25/09/15

Clan destino.




            I muri dell' incomprensione appaiono lì, di fronte a noi, in tutti gli aspetti ed i momenti delle nostre giornate. Sappiamo che stiamo camminando, ma spesso questo accade senza che si abbia direzione, o con uno scopo distante da quello che realmente vorremmo. Nostro malgrado, o forse e' meglio dire malgrado i nostri sogni, spesso ci accontentiamo di quello che ci ritroviamo in mano, evitando di pensare a tutto quello che invece abbiamo lasciato andare via. Come se il futuro di ognuno di noi non fosse influenzato dalle scelte fatte lungo il percorso, come se ogni istante passato fosse stato assolutamente privo di conseguenze.
E invece il conto eccolo qua! E' tracciato,ed e' qui di fronte a noi, o meglio, di fianco. Come una clessidra che misura il tempo possiamo osservarlo senza che sembri mutare di un solo nulla, ma invece cambia, e ci cambia. La sabbia attraversa quell' imbuto come se il paniere delle possibilità si riducesse giorno dopo giorno, ed e' metafora di tutto ciò che noi non siamo diventati e che invece saremmo potuti essere. Fredda disamina sul trascorso mal impiegato, camminando in modo vago e alla mercé di quel che ci e' successo volta dopo volta. Direzioni prese, rinunce e spesso abbandoni.
Cos' altro siamo se non sabbia che va via? Il tempo ci disegna gli angoli smussati dei nostri errori, accantonandoli come degli appunti che conserva in un grande database chiamato "ricordi". Facciamo in modo che non ci risulti nulla, come se una formattazione quotidiana ci distruggesse il file per non pensarci più, ma poi accade che mentre stai vivendo quella situazione esatta, tutto riaffiora, e quegli appunti li puoi leggere comodamente, perché sono scritti talmente bene che potrebbe essere un lavoro di amanuense, con tanto di ghirigori e curve grafiche di pregio vero.
Nulla toglie a ciò che vive e che e' vissuto, ma la qualità, le scelte, la direzione, sono ben altro, e sono tutte cose dalle quali poi ci discostiamo durante quelle fasi spezzettate che sono le nostre giornate. Tempi come logaritmi e regole preordinate, rispettate come fossero dogmi e con dovizia militare disciplinatamente eseguiti.

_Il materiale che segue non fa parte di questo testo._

## src/rtl/fp_types_pkg.sv

```systemverilog
// binary32 field widths, rounding modes and multiplier stage structs
package fp_types_pkg;

    localparam int EXP_W    = 8;
    localparam int MAN_W    = 23;
    localparam int EXP_BIAS = 127;
    localparam int FP_W     = 1 + EXP_W + MAN_W;

    localparam logic [FP_W-1:0] CANON_NAN = 32'h7FC0_0000;

    // codes 5 to 7 round as rne
    typedef enum logic [2:0] {
        RM_RNE = 3'd0,
        RM_RTZ = 3'd1,
        RM_RDN = 3'd2,
        RM_RUP = 3'd3,
        RM_RMM = 3'd4
    } rnd_mode_e;

    typedef struct packed {
        logic              sign;
        logic signed [9:0] expo;  // biased, below 1 for normalized subnormals
        logic              zero;
        logic              inf;
        logic              snan;
        logic              qnan;
        logic [MAN_W:0]    mant;  // hidden bit on top
    } fp_class_t;

    typedef struct packed {
        logic            valid;
        logic [FP_W-1:0] opa;
        logic [FP_W-1:0] opb;
        logic            neg;
        rnd_mode_e       rm;
    } fp_mul_in_t;

    typedef struct packed {
        logic              valid;
        logic              sign;
        logic signed [9:0] expo;
        logic [MAN_W+1:0]  mant;  // top bit catches the rounding carry
        logic [2:0]        grs;
        rnd_mode_e         rm;
        logic              snan;
        logic              qnan;
        logic              inf;
        logic              zero;
        logic              diff;
        logic              dbz;
    } fp_rnd_in_t;

    typedef struct packed {
        logic            ready;
        logic [FP_W-1:0] result;
        logic [4:0]      flags;  // nv dz of uf nx
    } fp_rnd_out_t;

endpackage

```

## src/rtl/apb_regs_pkg.sv

```systemverilog
// apb request and response structs, register map, opcodes and control states
package apb_regs_pkg;

    typedef struct packed {
        logic        psel;
        logic        penable;
        logic        pwrite;
        logic [4:0]  paddr;
        logic [31:0] pwdata;
    } apb_req_t;

    typedef struct packed {
        logic [31:0] prdata;
        logic        pready;
        logic        pslverr;
    } apb_rsp_t;

    localparam logic [4:0] REG_OPA    = 5'h00;
    localparam logic [4:0] REG_OPB    = 5'h04;
    localparam logic [4:0] REG_CTRL   = 5'h08;
    localparam logic [4:0] REG_RESULT = 5'h0C;  // read only
    localparam logic [4:0] REG_STATUS = 5'h10;  // read only

    localparam int CTRL_OP_BIT    = 0;
    localparam int CTRL_RM_LSB    = 1;
    localparam int CTRL_START_BIT = 8;

    typedef enum logic {OP_FMUL = 1'b0, OP_FNMUL = 1'b1} fpu_op_e;

    typedef enum logic [1:0] {ST_IDLE, ST_WAIT, ST_DONE} ctrl_state_e;

endpackage

```

## src/rtl/fp_unpack.sv

```systemverilog
// operand classifier and field extraction for both multiplier inputs
`timescale 1ns/100ps

module fp_unpack
    import fp_types_pkg::*;
(
    input  fp_mul_in_t req_i,
    output fp_class_t  opa_o,
    output fp_class_t  opb_o
);

    function automatic fp_class_t classify(input logic [FP_W-1:0] op);
        fp_class_t        c;
        logic [EXP_W-1:0] e;
        logic [MAN_W-1:0] f;
        logic [4:0]       lzc;
        e   = op[MAN_W +: EXP_W];
        f   = op[MAN_W-1:0];
        lzc = '0;
        // highest set bit wins
        for (int i = 0; i < MAN_W; i++) begin
            if (f[i]) begin
                lzc = 5'(MAN_W - 1 - i);
            end
        end

        c.sign = op[FP_W-1];
        c.zero = (e == '0) && (f == '0);
        c.inf  = (e == '1) && (f == '0);
        c.snan = (e == '1) && (f != '0) && !f[MAN_W-1];
        c.qnan = (e == '1) && f[MAN_W-1];

        if (e == '0) begin
            // subnormal, bring the leading one up to the hidden bit
            c.mant = {1'b0, f} << (lzc + 5'd1);
            c.expo = -10'(lzc);
        end else begin
            c.mant = {1'b1, f};
            c.expo = {2'b00, e};
        end
        return c;
    endfunction

    assign opa_o = classify(req_i.opa);
    assign opb_o = classify(req_i.opb);

endmodule

```

## src/rtl/fp_mul.sv

```systemverilog
// significand multiplier with exponent sum, normalization and special decode
`timescale 1ns/100ps

module fp_mul
    import fp_types_pkg::*;
(
    input  logic       clk,
    input  logic       rst_n,
    input  fp_mul_in_t req_i,
    input  fp_class_t  opa_i,
    input  fp_class_t  opb_i,
    output fp_rnd_in_t rnd_o
);

    logic [47:0]       prod;
    logic [47:0]       norm;
    logic [47:0]       shifted;
    logic signed [9:0] expo_sum;
    logic signed [9:0] expo_n;
    logic signed [9:0] expo_out;
    logic [9:0]        sh_full;
    logic [5:0]        sh;
    logic              lost;
    fp_rnd_in_t        rnd_d;
    fp_rnd_in_t        rnd_q;
    logic              valid_q;

    assign prod = opa_i.mant * opb_i.mant;

    always_comb begin
        expo_sum = opa_i.expo + opb_i.expo - 10'(EXP_BIAS);

        // product is in [1,4), at most one bit of normalization
        if (prod[47]) begin
            norm   = prod;
            expo_n = expo_sum + 10'sd1;
        end else begin
            norm   = prod << 1;
            expo_n = expo_sum;
        end

        sh_full  = 10'sd1 - expo_n;
        sh       = (sh_full > 10'd48) ? 6'd48 : sh_full[5:0];
        shifted  = norm;
        lost     = 1'b0;
        expo_out = expo_n;
        if (expo_n < 10'sd1) begin
            // tiny, denormalize and keep what falls off as sticky
            shifted  = norm >> sh;
            lost     = |(norm & ~({48{1'b1}} << sh));
            expo_out = '0;
        end

        rnd_d.valid = req_i.valid;
        rnd_d.sign  = opa_i.sign ^ opb_i.sign ^ req_i.neg;
        rnd_d.expo  = expo_out;
        rnd_d.mant  = {1'b0, shifted[47:24]};
        rnd_d.grs   = {shifted[23], shifted[22], (|shifted[21:0]) | lost};
        rnd_d.rm    = req_i.rm;
        // 0 * inf is invalid, reported like an snan
        rnd_d.snan  = opa_i.snan | opb_i.snan | (opa_i.zero & opb_i.inf) |
                      (opa_i.inf & opb_i.zero);
        rnd_d.qnan  = opa_i.qnan | opb_i.qnan;
        rnd_d.inf   = opa_i.inf | opb_i.inf;
        rnd_d.zero  = opa_i.zero | opb_i.zero;
        rnd_d.diff  = 1'b0;  // product zeros always carry the xor sign
        rnd_d.dbz   = 1'b0;
    end

    always_ff @(posedge clk or negedge rst_n) begin
        if (!rst_n) begin
            valid_q <= 1'b0;
        end else begin
            valid_q <= rnd_d.valid;
        end
    end

    always_ff @(posedge clk) begin
        rnd_q <= rnd_d;
    end

    always_comb begin
        rnd_o       = rnd_q;
        rnd_o.valid = valid_q;
    end

endmodule

```

## src/rtl/fp_rnd.sv

```systemverilog
// rounding stage with overflow, underflow, special results and flag packing
`timescale 1ns/100ps

module fp_rnd
    import fp_types_pkg::*;
(
    input  logic        clk,
    input  logic        rst_n,
    input  fp_rnd_in_t  fp_rnd_i,
    output fp_rnd_out_t fp_rnd_o
);

    fp_rnd_in_t        in_q;
    logic              valid_q;
    logic              sign;
    logic signed [9:0] expo;
    logic [MAN_W+1:0]  mant;
    logic              inexact;
    logic              rndup;
    logic              rnddn;
    logic [FP_W-1:0]   result;
    logic [4:0]        flags;

    always_ff @(posedge clk or negedge rst_n) begin
        if (!rst_n) begin
            valid_q <= 1'b0;
        end else begin
            valid_q <= fp_rnd_i.valid;
        end
    end

    always_ff @(posedge clk) begin
        in_q <= fp_rnd_i;
    end

    always_comb begin
        sign    = in_q.sign;
        expo    = in_q.expo;
        inexact = |in_q.grs;
        rndup   = 1'b0;
        rnddn   = 1'b0;

        case (in_q.rm)
            RM_RTZ: rnddn = 1'b1;
            RM_RDN: begin
                if (sign && inexact) begin
                    rndup = 1'b1;
                end else if (!sign && in_q.zero && in_q.diff) begin
                    sign = 1'b1;
                end else if (!sign) begin
                    rnddn = 1'b1;
                end
            end
            RM_RUP: begin
                if (!sign && inexact) begin
                    rndup = 1'b1;
                end else if (sign) begin
                    rnddn = 1'b1;
                end
            end
            RM_RMM: rndup = in_q.grs[2];
            default: rndup = in_q.grs[2] & (in_q.mant[0] | (|in_q.grs[1:0]));
        endcase

        mant = in_q.mant + {{(MAN_W+1){1'b0}}, rndup};

        // subnormal rounding into the smallest normal
        if (rndup && expo == 10'sd0 && mant[MAN_W]) begin
            expo = 10'sd1;
        end
        if (mant[MAN_W+1]) begin  // carry out, renormalize
            mant = mant >> 1;
            expo = expo + 10'sd1;
        end

        // tininess taken before rounding
        flags  = {3'b000, inexact && (in_q.expo == 10'sd0), inexact};
        result = {sign, expo[EXP_W-1:0], mant[MAN_W-1:0]};

        if (expo > 10'sd254) begin
            flags = 5'b00101;
            if (rnddn) begin
                // largest finite magnitude
                result = {sign, {(EXP_W-1){1'b1}}, 1'b0, {MAN_W{1'b1}}};
            end else begin
                result = {sign, {EXP_W{1'b1}}, {MAN_W{1'b0}}};
            end
        end

        if (in_q.snan) begin
            result = CANON_NAN;
            flags  = 5'b10000;
        end else if (in_q.qnan) begin
            result = CANON_NAN;
            flags  = 5'b00000;
        end else if (in_q.dbz) begin
            result = {sign, {EXP_W{1'b1}}, {MAN_W{1'b0}}};
            flags  = 5'b01000;
        end else if (in_q.inf) begin
            result = {sign, {EXP_W{1'b1}}, {MAN_W{1'b0}}};
            flags  = 5'b00000;
        end else if (in_q.zero) begin
            result = {sign, {EXP_W{1'b0}}, {MAN_W{1'b0}}};
            flags  = 5'b00000;
        end
    end

    assign fp_rnd_o.ready  = valid_q;
    assign fp_rnd_o.result = result;
    assign fp_rnd_o.flags  = flags;

endmodule

```

## src/rtl/fpu_ctrl.sv

```systemverilog
// apb register file and control fsm that launches multiplies and captures results
`timescale 1ns/100ps

module fpu_ctrl
    import fp_types_pkg::*;
    import apb_regs_pkg::*;
(
    input  logic        clk,
    input  logic        rst_n,
    input  apb_req_t    apb_req_i,
    output apb_rsp_t    apb_rsp_o,
    output fp_mul_in_t  mul_req_o,
    input  fp_rnd_out_t rnd_rsp_i
);

    ctrl_state_e state_q;
    ctrl_state_e state_d;
    logic [31:0] opa_q;
    logic [31:0] opb_q;
    logic [31:0] result_q;
    logic [4:0]  flags_q;
    fpu_op_e     op_q;
    rnd_mode_e   rm_q;
    logic        go_q;
    logic        launch_q;
    logic        busy;
    logic        done;
    logic        access;
    logic        wr_en;
    logic        rd_en;
    logic        mapped;
    logic        ro_addr;
    logic        start_req;
    logic        start_ok;

    assign access    = apb_req_i.psel & apb_req_i.penable;
    assign wr_en     = access & apb_req_i.pwrite;
    assign rd_en     = access & ~apb_req_i.pwrite;
    assign busy      = (state_q == ST_WAIT);
    assign done      = (state_q == ST_DONE);
    assign mapped    = apb_req_i.paddr inside {REG_OPA, REG_OPB, REG_CTRL, REG_RESULT, REG_STATUS};
    assign ro_addr   = (apb_req_i.paddr == REG_RESULT) || (apb_req_i.paddr == REG_STATUS);
    assign start_req = wr_en && (apb_req_i.paddr == REG_CTRL) && apb_req_i.pwdata[CTRL_START_BIT];
    assign start_ok  = start_req & ~busy;

    always_comb begin
        state_d = state_q;
        case (state_q)
            ST_IDLE: if (start_ok) state_d = ST_WAIT;
            ST_WAIT: if (rnd_rsp_i.ready) state_d = ST_DONE;
            ST_DONE: if (start_ok) state_d = ST_WAIT;
            default: state_d = ST_IDLE;
        endcase
    end

    always_ff @(posedge clk or negedge rst_n) begin
        if (!rst_n) begin
            state_q  <= ST_IDLE;
            opa_q    <= '0;
            opb_q    <= '0;
            op_q     <= OP_FMUL;
            rm_q     <= RM_RNE;
            go_q     <= 1'b0;
            launch_q <= 1'b0;
            result_q <= '0;
            flags_q  <= '0;
        end else begin
            state_q  <= state_d;
            go_q     <= start_ok;
            launch_q <= go_q;  // one cycle after the start write
            if (wr_en && apb_req_i.paddr == REG_OPA) begin
                opa_q <= apb_req_i.pwdata;
            end
            if (wr_en && apb_req_i.paddr == REG_OPB) begin
                opb_q <= apb_req_i.pwdata;
            end
            if (wr_en && apb_req_i.paddr == REG_CTRL && !(start_req && busy)) begin
                op_q <= fpu_op_e'(apb_req_i.pwdata[CTRL_OP_BIT]);
                rm_q <= rnd_mode_e'(apb_req_i.pwdata[CTRL_RM_LSB +: 3]);
            end
            if (busy && rnd_rsp_i.ready) begin
                result_q <= rnd_rsp_i.result;
                flags_q  <= rnd_rsp_i.flags;
            end
        end
    end

    always_comb begin
        apb_rsp_o.prdata  = '0;
        apb_rsp_o.pready  = 1'b1;  // no wait states
        apb_rsp_o.pslverr = access & (~mapped | (wr_en & ro_addr) | (start_req & busy));
        if (rd_en) begin
            case (apb_req_i.paddr)
                REG_OPA:    apb_rsp_o.prdata = opa_q;
                REG_OPB:    apb_rsp_o.prdata = opb_q;
                REG_CTRL:   apb_rsp_o.prdata = {28'b0, rm_q, op_q};
                REG_RESULT: apb_rsp_o.prdata = result_q;
                REG_STATUS: apb_rsp_o.prdata = {25'b0, flags_q, done, busy};
                default:    apb_rsp_o.prdata = '0;
            endcase
        end
    end

    always_comb begin
        mul_req_o.valid = launch_q;
        mul_req_o.opa   = opa_q;
        mul_req_o.opb   = opb_q;
        mul_req_o.neg   = (op_q == OP_FNMUL);
        mul_req_o.rm    = rm_q;
    end

endmodule

```

## src/rtl/fpu_top.sv

```systemverilog
// fpu top level with apb control and the unpack, multiply and round stages
`timescale 1ns/100ps

module fpu_top
    import fp_types_pkg::*;
    import apb_regs_pkg::*;
(
    input  logic     clk,
    input  logic     rst_n,
    input  apb_req_t apb_req_i,
    output apb_rsp_t apb_rsp_o
);

    fp_mul_in_t  mul_req;
    fp_class_t   opa_cls;
    fp_class_t   opb_cls;
    fp_rnd_in_t  rnd_req;
    fp_rnd_out_t rnd_rsp;

    fpu_ctrl fpu_ctrl_inst (
        .clk       (clk),
        .rst_n     (rst_n),
        .apb_req_i (apb_req_i),
        .apb_rsp_o (apb_rsp_o),
        .mul_req_o (mul_req),
        .rnd_rsp_i (rnd_rsp)
    );

    fp_unpack fp_unpack_inst (
        .req_i (mul_req),
        .opa_o (opa_cls),
        .opb_o (opb_cls)
    );

    fp_mul fp_mul_inst (
        .clk   (clk),
        .rst_n (rst_n),
        .req_i (mul_req),
        .opa_i (opa_cls),
        .opb_i (opb_cls),
        .rnd_o (rnd_req)
    );

    fp_rnd fp_rnd_inst (
        .clk      (clk),
        .rst_n    (rst_n),
        .fp_rnd_i (rnd_req),
        .fp_rnd_o (rnd_rsp)
    );

endmodule

```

Spezza la giornata, sorprendi te stesso. Abbandoniamoci all' ego e al nutrimento di esso. Meravigliamoci di quanto ci e' concesso potendolo attraversare con gli occhi di chi osserva, senza recepire o raccogliere, ma cercando, come risposta o colore, suono, musica o profumo, in tutti quei momenti dove tutto e' lì con noi e niente fuori. Amidi, brine e freddo ci danno il senso mentre un tiepido sole ci racconta di quello che proviamo. Tele e pennelli, od una penna in mano, per portarsi via dal resto e caricarsi di quel file dimenticato.
Non occorre sognare ad occhi aperti, o lasciarsi andare nel vino e gli altri vizi. "Status Mentis", idea di se, mentre attraverso l' iride riscoprono colori nuovi e aspetti mai considerati, mentre le direzioni capovolte di un solo istante ci disegnano la strada che luminescente ci indirizza e ci solleva.
Una lettura, magari di un interprete che ha visto differenti cose, di un altro tempo. Raccontandoci i ricordi suoi, senza passare da quelli dell' odierno limite che ci possiede. Soggiogati da quell' intervenuta incapacità di saper "provare", di sentire noi stessi, in quell' aspetto incredibilmente nostro che non riusciamo nemmeno a definire e che in Albione invece e' disegnato come "feel". Frantumati dalla frenesia di un nulla diffuso, che come schegge impazzite ci fa navigare in acque quiete come se fossimo nella burrasca più assoluta. I muri sono tutti lì, nelle variabili che non gestiamo e che noi non riusciamo ad accettare. Il tempo che passa: un tempo per il quale non esiste "lifting" che possa illudere. Regola del danaro e del possesso: non avremo nulla che non ci e' dato conquistare. Spazio: aerei, treni o lunghe passeggiate possono nulla se non si sa come guardare.
Fiocchi di neve obliqui discendono da questo grande schermo piatto che e' il soffitto. Esplosioni di calore rispondono a quell' umida percezione di freddo che ci avvolge. Sentire noi stessi in un contatto elettrico col resto delle cose per misurare la distanza fra di noi e le stesse, accarezzando quell' idea di vivere senza il costrutto che appartiene a terzi, scegliendo per se quella luminescente rotta che ad un buon timone si rivela infine con il nome di "destino".